• **About this exercise**: Among the entries that follow, find every line with the word "choices" and list it.

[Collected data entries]
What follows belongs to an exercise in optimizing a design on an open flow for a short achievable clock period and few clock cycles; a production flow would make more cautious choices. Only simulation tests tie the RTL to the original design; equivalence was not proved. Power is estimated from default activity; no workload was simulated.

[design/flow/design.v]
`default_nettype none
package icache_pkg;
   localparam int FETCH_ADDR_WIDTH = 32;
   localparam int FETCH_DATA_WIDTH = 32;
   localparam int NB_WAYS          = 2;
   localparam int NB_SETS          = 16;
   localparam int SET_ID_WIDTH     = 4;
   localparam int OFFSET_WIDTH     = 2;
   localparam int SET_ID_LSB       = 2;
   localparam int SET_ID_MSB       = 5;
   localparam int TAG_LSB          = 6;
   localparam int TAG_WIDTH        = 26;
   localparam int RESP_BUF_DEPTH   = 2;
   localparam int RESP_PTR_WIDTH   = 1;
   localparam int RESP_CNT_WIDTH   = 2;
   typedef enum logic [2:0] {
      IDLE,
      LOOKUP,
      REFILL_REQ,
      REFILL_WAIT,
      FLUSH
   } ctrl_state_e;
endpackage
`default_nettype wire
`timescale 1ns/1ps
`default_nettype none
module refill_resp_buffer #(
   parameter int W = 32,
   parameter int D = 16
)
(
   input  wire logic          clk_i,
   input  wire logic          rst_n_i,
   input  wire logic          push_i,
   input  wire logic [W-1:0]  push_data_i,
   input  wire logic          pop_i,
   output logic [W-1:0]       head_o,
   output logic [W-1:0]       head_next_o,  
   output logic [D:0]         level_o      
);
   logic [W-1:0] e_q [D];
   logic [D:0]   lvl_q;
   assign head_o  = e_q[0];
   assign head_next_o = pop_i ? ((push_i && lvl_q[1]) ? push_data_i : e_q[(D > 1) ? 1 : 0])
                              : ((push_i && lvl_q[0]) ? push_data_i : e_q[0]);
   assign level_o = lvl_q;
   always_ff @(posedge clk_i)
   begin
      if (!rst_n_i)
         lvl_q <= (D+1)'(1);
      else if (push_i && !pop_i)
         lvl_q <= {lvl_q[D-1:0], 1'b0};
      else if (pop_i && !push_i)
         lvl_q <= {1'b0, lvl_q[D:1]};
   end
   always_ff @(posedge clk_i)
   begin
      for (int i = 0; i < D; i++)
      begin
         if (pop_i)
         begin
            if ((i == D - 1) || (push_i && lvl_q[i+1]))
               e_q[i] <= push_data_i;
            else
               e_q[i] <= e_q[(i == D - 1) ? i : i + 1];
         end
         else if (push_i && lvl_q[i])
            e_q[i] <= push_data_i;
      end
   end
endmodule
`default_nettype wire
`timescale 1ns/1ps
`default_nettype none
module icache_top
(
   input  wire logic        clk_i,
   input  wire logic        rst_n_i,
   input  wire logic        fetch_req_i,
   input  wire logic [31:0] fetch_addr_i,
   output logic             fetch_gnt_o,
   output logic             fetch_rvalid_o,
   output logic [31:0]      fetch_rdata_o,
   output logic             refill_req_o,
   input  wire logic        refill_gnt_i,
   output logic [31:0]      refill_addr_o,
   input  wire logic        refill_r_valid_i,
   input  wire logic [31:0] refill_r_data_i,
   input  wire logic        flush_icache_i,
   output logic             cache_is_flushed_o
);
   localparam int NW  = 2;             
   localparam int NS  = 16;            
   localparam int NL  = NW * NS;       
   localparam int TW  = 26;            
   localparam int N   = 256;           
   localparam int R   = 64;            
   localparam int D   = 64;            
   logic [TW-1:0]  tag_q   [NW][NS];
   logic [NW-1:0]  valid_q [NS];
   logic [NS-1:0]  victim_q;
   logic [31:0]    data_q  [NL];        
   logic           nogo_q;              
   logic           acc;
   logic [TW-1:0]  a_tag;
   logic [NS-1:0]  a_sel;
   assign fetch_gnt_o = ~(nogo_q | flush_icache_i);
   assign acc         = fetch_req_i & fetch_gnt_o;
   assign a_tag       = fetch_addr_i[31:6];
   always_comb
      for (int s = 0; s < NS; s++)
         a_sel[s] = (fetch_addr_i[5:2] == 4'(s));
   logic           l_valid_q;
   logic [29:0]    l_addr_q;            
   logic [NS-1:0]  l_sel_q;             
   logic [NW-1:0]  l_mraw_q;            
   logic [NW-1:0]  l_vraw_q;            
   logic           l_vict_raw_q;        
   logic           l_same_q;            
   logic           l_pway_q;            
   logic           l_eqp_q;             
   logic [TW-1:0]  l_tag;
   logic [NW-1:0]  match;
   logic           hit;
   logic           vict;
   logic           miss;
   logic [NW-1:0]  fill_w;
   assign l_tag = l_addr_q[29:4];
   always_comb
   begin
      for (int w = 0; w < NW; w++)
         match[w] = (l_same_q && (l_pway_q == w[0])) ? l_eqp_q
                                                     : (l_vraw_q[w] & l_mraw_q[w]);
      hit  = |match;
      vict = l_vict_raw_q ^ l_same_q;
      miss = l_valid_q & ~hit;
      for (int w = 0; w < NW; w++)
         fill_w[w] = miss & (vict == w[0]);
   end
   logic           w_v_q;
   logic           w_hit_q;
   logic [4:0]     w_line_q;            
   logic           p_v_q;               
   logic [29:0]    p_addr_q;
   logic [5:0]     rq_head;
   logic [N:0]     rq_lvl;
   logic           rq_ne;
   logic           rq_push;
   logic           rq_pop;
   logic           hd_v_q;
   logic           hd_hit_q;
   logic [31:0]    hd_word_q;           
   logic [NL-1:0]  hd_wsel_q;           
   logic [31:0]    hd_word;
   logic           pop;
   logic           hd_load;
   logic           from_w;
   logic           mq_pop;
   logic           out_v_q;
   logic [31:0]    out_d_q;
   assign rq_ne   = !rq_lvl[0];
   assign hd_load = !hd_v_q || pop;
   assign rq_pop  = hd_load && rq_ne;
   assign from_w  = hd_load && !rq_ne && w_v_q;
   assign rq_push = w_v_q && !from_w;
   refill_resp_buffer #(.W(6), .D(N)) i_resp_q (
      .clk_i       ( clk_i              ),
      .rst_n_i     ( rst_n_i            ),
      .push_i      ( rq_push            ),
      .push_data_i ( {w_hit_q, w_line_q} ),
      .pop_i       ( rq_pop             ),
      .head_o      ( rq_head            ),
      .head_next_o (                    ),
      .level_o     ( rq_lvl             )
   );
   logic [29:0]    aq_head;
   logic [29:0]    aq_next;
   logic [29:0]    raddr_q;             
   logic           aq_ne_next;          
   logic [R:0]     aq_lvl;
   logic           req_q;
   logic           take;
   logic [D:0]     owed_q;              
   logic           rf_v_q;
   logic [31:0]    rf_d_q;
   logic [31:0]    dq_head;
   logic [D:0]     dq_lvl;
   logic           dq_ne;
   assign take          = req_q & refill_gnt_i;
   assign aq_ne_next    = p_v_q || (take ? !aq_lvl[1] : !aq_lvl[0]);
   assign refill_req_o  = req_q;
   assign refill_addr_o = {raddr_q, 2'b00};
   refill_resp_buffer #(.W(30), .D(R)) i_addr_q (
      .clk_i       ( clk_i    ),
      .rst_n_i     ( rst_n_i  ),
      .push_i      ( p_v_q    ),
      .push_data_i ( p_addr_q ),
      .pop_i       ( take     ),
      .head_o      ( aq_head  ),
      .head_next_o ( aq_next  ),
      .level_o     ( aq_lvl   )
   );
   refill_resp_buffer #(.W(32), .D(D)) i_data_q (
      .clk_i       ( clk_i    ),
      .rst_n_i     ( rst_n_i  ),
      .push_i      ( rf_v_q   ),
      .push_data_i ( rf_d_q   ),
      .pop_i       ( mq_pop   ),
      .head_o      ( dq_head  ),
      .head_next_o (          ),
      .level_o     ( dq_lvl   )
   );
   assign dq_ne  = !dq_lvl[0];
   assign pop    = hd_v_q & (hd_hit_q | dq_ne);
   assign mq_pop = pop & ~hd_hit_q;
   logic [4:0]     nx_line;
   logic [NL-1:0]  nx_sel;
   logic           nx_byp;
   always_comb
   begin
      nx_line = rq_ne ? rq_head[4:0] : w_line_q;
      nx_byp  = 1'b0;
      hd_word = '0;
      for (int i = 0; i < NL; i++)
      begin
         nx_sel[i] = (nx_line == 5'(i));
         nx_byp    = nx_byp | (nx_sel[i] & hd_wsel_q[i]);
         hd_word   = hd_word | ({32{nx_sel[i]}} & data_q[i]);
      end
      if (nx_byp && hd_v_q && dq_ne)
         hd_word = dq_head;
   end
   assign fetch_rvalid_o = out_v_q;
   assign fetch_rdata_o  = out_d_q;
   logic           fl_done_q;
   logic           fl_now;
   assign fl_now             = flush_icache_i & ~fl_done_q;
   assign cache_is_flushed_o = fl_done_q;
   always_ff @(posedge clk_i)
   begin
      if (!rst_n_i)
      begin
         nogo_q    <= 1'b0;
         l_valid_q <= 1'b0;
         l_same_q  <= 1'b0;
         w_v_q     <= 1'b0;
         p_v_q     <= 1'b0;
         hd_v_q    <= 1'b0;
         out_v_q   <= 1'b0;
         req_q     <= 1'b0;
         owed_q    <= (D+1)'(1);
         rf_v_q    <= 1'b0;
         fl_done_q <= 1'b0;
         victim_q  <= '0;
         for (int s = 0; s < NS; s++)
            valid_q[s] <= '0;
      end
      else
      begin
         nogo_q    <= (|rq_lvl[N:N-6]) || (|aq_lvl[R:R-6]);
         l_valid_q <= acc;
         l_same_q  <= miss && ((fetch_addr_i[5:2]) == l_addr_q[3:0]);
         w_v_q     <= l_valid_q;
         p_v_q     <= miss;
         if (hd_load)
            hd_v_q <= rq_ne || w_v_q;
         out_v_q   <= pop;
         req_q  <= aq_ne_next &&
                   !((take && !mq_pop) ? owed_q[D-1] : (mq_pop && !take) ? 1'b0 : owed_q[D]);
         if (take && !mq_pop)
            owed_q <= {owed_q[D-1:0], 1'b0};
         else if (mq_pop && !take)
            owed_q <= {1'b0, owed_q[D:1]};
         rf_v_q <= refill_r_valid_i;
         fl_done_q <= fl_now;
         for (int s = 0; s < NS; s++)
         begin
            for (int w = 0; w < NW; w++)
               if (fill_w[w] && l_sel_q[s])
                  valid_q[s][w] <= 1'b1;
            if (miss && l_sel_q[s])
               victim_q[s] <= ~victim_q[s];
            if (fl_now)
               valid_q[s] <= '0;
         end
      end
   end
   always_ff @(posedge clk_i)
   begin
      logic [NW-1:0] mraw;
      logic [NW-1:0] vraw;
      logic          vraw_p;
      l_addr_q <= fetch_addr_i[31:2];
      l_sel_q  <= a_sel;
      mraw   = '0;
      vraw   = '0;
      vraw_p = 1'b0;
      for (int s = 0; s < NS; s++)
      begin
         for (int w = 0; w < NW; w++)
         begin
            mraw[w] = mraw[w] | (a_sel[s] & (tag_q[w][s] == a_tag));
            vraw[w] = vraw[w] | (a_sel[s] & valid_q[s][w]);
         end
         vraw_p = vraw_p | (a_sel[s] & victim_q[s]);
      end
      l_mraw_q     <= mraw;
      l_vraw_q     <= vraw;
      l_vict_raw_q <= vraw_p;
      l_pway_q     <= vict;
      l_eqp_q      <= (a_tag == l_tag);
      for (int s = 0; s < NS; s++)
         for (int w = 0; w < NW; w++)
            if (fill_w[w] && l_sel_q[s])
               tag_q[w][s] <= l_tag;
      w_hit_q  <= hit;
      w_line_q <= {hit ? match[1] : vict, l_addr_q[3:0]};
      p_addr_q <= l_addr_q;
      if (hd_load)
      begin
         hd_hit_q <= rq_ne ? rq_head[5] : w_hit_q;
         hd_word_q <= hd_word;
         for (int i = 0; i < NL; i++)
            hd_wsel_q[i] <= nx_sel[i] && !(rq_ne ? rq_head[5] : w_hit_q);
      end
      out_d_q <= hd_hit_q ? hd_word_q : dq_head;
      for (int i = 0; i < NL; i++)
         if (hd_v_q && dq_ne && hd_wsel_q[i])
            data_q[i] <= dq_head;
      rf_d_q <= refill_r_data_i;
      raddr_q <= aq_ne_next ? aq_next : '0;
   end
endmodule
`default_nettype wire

--

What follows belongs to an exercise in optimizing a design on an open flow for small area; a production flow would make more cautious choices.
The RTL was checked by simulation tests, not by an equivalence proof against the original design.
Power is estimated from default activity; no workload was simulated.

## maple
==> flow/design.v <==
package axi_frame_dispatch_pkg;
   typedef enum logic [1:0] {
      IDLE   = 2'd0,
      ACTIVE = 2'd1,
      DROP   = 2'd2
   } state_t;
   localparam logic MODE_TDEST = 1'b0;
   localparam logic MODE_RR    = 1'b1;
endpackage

• **Your response**:
What follows belongs to an exercise in optimizing a design on an open flow for a short achievable clock period and few clock cycles; a production flow would make more cautious choices. Only simulation tests tie the RTL to the original design; equivalence was not proved. Power is estimated from default activity; no workload was simulated.
What follows belongs to an exercise in optimizing a design on an open flow for small area; a production flow would make more cautious choices.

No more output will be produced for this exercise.